_Task goal_. Search each line below for the word "fill" and list those that contain it.

_Available records_.

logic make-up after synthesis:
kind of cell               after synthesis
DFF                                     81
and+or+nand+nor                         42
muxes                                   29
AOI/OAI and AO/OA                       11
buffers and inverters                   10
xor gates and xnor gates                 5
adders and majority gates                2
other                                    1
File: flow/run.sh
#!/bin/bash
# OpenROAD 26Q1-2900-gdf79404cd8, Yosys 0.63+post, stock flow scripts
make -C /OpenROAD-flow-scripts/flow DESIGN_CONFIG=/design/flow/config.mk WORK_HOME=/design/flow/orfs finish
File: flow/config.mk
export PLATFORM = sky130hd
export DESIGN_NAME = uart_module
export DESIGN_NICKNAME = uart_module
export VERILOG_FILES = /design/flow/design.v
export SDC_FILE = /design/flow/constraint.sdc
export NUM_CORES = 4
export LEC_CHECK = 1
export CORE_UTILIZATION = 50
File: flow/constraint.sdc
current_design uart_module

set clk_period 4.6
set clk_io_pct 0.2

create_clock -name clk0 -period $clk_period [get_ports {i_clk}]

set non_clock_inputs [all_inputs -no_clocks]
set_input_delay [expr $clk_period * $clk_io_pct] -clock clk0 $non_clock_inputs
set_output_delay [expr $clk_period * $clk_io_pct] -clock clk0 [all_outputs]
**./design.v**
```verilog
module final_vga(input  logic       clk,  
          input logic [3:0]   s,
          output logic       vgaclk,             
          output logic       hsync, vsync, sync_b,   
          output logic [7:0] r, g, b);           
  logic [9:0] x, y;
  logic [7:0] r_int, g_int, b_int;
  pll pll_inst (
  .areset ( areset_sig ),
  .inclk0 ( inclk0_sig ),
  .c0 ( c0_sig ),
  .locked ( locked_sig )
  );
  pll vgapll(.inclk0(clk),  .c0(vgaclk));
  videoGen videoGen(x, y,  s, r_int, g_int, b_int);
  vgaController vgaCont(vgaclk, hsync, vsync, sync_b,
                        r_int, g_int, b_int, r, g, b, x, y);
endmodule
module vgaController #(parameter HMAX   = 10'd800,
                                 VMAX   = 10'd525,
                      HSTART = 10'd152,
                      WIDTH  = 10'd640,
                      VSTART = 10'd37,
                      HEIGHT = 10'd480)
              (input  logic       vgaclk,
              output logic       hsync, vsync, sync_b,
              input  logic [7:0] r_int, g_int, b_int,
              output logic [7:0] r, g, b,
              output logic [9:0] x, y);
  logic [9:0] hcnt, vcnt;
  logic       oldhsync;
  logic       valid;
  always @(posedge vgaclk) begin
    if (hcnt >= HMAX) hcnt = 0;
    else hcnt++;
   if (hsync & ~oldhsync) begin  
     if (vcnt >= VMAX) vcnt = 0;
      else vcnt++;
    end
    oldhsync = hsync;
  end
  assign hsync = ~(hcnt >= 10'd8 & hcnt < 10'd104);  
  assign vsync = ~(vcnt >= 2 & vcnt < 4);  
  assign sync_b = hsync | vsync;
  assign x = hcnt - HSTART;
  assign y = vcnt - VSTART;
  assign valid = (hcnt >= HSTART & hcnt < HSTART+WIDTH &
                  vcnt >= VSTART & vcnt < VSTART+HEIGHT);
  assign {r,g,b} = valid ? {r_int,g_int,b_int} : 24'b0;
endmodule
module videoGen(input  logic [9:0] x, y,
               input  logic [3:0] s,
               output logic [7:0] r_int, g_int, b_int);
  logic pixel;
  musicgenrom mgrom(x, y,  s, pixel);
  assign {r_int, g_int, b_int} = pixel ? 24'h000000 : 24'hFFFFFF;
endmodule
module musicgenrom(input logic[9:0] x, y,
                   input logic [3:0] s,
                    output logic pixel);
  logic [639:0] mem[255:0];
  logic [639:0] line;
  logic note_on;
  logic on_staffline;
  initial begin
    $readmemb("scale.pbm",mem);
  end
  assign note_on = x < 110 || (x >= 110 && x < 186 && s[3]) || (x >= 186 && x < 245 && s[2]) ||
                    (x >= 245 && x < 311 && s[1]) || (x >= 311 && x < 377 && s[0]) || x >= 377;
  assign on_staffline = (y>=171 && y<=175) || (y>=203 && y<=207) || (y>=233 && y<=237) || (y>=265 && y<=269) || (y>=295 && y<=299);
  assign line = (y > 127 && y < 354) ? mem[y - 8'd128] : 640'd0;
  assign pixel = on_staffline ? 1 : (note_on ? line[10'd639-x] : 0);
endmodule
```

==

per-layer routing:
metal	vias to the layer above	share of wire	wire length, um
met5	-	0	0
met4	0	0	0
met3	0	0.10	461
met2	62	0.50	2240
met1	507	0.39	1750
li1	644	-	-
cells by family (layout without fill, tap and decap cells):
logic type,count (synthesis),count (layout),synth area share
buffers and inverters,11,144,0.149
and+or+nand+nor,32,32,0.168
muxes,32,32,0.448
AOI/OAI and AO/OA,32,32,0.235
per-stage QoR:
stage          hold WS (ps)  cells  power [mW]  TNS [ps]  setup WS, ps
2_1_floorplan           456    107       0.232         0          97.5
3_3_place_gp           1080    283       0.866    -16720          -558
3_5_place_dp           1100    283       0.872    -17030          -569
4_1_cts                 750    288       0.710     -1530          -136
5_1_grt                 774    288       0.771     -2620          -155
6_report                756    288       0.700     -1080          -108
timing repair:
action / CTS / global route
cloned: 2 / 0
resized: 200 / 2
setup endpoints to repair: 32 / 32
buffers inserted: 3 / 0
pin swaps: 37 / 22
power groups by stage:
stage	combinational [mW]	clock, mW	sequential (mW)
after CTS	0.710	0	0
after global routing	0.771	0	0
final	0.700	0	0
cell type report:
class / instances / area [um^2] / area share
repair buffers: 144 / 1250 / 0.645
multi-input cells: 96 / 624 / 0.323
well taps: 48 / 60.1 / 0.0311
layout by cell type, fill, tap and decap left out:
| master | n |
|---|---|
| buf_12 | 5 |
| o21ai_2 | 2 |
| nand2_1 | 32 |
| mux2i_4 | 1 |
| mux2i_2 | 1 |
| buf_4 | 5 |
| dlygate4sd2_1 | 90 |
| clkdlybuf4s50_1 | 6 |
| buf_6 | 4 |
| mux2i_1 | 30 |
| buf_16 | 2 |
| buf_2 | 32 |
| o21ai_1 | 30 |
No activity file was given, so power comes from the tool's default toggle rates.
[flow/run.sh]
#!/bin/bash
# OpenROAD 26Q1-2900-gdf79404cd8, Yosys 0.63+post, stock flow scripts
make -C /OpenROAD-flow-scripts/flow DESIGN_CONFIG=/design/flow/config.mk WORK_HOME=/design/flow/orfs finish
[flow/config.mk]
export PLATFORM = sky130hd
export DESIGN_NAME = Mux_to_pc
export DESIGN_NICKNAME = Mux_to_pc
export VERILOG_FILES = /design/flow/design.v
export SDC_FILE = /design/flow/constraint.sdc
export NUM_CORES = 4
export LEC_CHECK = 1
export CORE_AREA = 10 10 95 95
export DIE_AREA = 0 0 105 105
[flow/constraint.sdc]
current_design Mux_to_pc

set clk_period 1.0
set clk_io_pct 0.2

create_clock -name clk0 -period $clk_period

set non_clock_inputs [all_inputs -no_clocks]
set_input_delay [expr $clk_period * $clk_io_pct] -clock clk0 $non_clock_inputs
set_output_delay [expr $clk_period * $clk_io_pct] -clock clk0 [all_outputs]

_Response to this task_.
cells by family (layout without fill, tap and decap cells):
layout by cell type, fill, tap and decap left out:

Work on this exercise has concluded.